To do —
Reproduce the line that holds "timeout_err_q <= tmo_hit;" together with all the lines after it up to the end of the entries.

Stored data entries —
━━━

--- src/rtl/aes_word_serializer.sv ---
// Holds a captured 128-bit ciphertext and hands it out as four 32-bit words,
// most significant word first, over a valid/ready handshake.
module aes_word_serializer
  import aes_pkg::*;
(
  input  logic                   clk,
  input  logic                   rst_n,
  input  logic                   load,
  input  logic [AES_BLOCK_W-1:0] block_in,
  input  logic                   out_ready,
  output logic                   out_valid,
  output logic [AES_WORD_W-1:0]  out_word,
  output logic                   last_accept
);

  logic [AES_BLOCK_W-1:0] block_q;
  logic [1:0]             idx_q;
  logic                   valid_q;

  // Capture a new block on load, then step through its words as each one is taken.
  always_ff @(posedge clk or negedge rst_n) begin
    if (!rst_n) begin
      block_q <= '0;
      idx_q   <= 2'd0;
      valid_q <= 1'b0;
    end else if (load) begin
      block_q <= block_in;
      idx_q   <= 2'd0;
      valid_q <= 1'b1;
    end else if (valid_q && out_ready) begin
      if (idx_q == 2'(AES_WORDS - 1)) begin
        idx_q   <= 2'd0;
        valid_q <= 1'b0;
      end else begin
        idx_q <= idx_q + 2'd1;
      end
    end
  end

  // Pick the current word from the held block; it only moves when the index does.
  always_comb begin
    out_word = block_q[127:96];
    case (idx_q)
      2'd0: out_word = block_q[127:96];
      2'd1: out_word = block_q[95:64];
      2'd2: out_word = block_q[63:32];
      2'd3: out_word = block_q[31:0];
      default: out_word = block_q[127:96];
    endcase
  end

  assign out_valid   = valid_q;
  assign last_accept = valid_q && out_ready && (idx_q == 2'(AES_WORDS - 1));

endmodule

--- src/rtl/aes_stream_loader.sv ---
// Staging stage in front of the AES core: assembles key and plaintext from a
// 32-bit word stream, runs the core with a timeout, and streams the
// ciphertext back out through the word serializer.
module aes_stream_loader
  import aes_pkg::*;
#(
  parameter int TIMEOUT_CYCLES = 64
) (
  input  logic                   AES_clk,
  input  logic                   AES_rst_n,
  input  logic                   in_valid,
  output logic                   in_ready,
  input  logic [AES_WORD_W-1:0]  in_word,
  output logic                   out_valid,
  input  logic                   out_ready,
  output logic [AES_WORD_W-1:0]  out_word,
  output logic                   busy,
  output logic                   timeout_err,
  output logic                   AES_en,
  output logic [AES_BLOCK_W-1:0] AES_data_in,
  output logic [AES_BLOCK_W-1:0] AES_key_in,
  input  logic [AES_BLOCK_W-1:0] AES_data_out,
  input  logic                   AES_data_out_valid
);

  localparam int CNT_W = $clog2(TIMEOUT_CYCLES + 1);

  loader_state_t          state_q;
  loader_state_t          state_d;
  logic [2:0]             word_idx_q;
  logic [AES_BLOCK_W-1:0] key_q;
  logic [AES_BLOCK_W-1:0] data_q;
  logic [CNT_W-1:0]       tmo_cnt_q;
  logic                   timeout_err_q;
  logic                   accept;
  logic                   result_hit;
  logic                   tmo_hit;
  logic                   drain_done;

  assign accept     = in_valid && (state_q == LOAD);
  assign result_hit = (state_q == RUN) && AES_data_out_valid;
  assign tmo_hit    = (state_q == RUN) && !AES_data_out_valid &&
                      (tmo_cnt_q == CNT_W'(TIMEOUT_CYCLES - 1));

  // State register.
  always_ff @(posedge AES_clk or negedge AES_rst_n) begin
    if (!AES_rst_n) state_q <= LOAD;
    else            state_q <= state_d;
  end

  // Next state: eight words start a run, a result or timeout ends it, the fourth output word ends the drain.
  always_comb begin
    state_d = state_q;
    case (state_q)
      LOAD:    if (accept && (word_idx_q == 3'd7)) state_d = RUN;
      RUN:     if (result_hit)   state_d = DRAIN;
               else if (tmo_hit) state_d = LOAD;
      DRAIN:   if (drain_done)   state_d = LOAD;
      default: state_d = LOAD;
    endcase
  end

  // Word assembly: words 0-3 fill the key and 4-7 the data, MSW first; registers are only written in LOAD.
  always_ff @(posedge AES_clk or negedge AES_rst_n) begin
    if (!AES_rst_n) begin
      word_idx_q <= 3'd0;
      key_q      <= '0;
      data_q     <= '0;
    end else if (accept) begin
      word_idx_q <= word_idx_q + 3'd1;
      case (word_idx_q)
        3'd0: key_q[127:96]  <= in_word;
        3'd1: key_q[95:64]   <= in_word;
        3'd2: key_q[63:32]   <= in_word;
        3'd3: key_q[31:0]    <= in_word;
        3'd4: data_q[127:96] <= in_word;
        3'd5: data_q[95:64]  <= in_word;
        3'd6: data_q[63:32]  <= in_word;
        3'd7: data_q[31:0]   <= in_word;
        default: ;
      endcase
    end
  end

  // Timeout counter runs only in RUN and clears on leaving it; the error flag is a registered one-cycle pulse.
  always_ff @(posedge AES_clk or negedge AES_rst_n) begin
    if (!AES_rst_n) begin
      tmo_cnt_q     <= '0;
      timeout_err_q <= 1'b0;
    end else begin
      timeout_err_q <= tmo_hit;
      if ((state_q == RUN) && !result_hit && !tmo_hit) tmo_cnt_q <= tmo_cnt_q + CNT_W'(1);
      else                                             tmo_cnt_q <= '0;
    end
  end

  aes_word_serializer u_serializer (
    .clk         (AES_clk),
    .rst_n       (AES_rst_n),
    .load        (result_hit),
    .block_in    (AES_data_out),
    .out_ready   (out_ready),
    .out_valid   (out_valid),
    .out_word    (out_word),
    .last_accept (drain_done)
  );

  assign in_ready    = (state_q == LOAD);
  assign AES_en      = (state_q == RUN);
  assign busy        = (state_q == RUN);
  assign timeout_err = timeout_err_q;
  assign AES_key_in  = key_q;
  assign AES_data_in = data_q;

endmodule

━━━

Expected answer —
      timeout_err_q <= tmo_hit;
      if ((state_q == RUN) && !result_hit && !tmo_hit) tmo_cnt_q <= tmo_cnt_q + CNT_W'(1);
      else                                             tmo_cnt_q <= '0;
    end
  end

  aes_word_serializer u_serializer (
    .clk         (AES_clk),
    .rst_n       (AES_rst_n),
    .load        (result_hit),
    .block_in    (AES_data_out),
    .out_ready   (out_ready),
    .out_valid   (out_valid),
    .out_word    (out_word),
    .last_accept (drain_done)
  );

  assign in_ready    = (state_q == LOAD);
  assign AES_en      = (state_q == RUN);
  assign busy        = (state_q == RUN);
  assign timeout_err = timeout_err_q;
  assign AES_key_in  = key_q;
  assign AES_data_in = data_q;

endmodule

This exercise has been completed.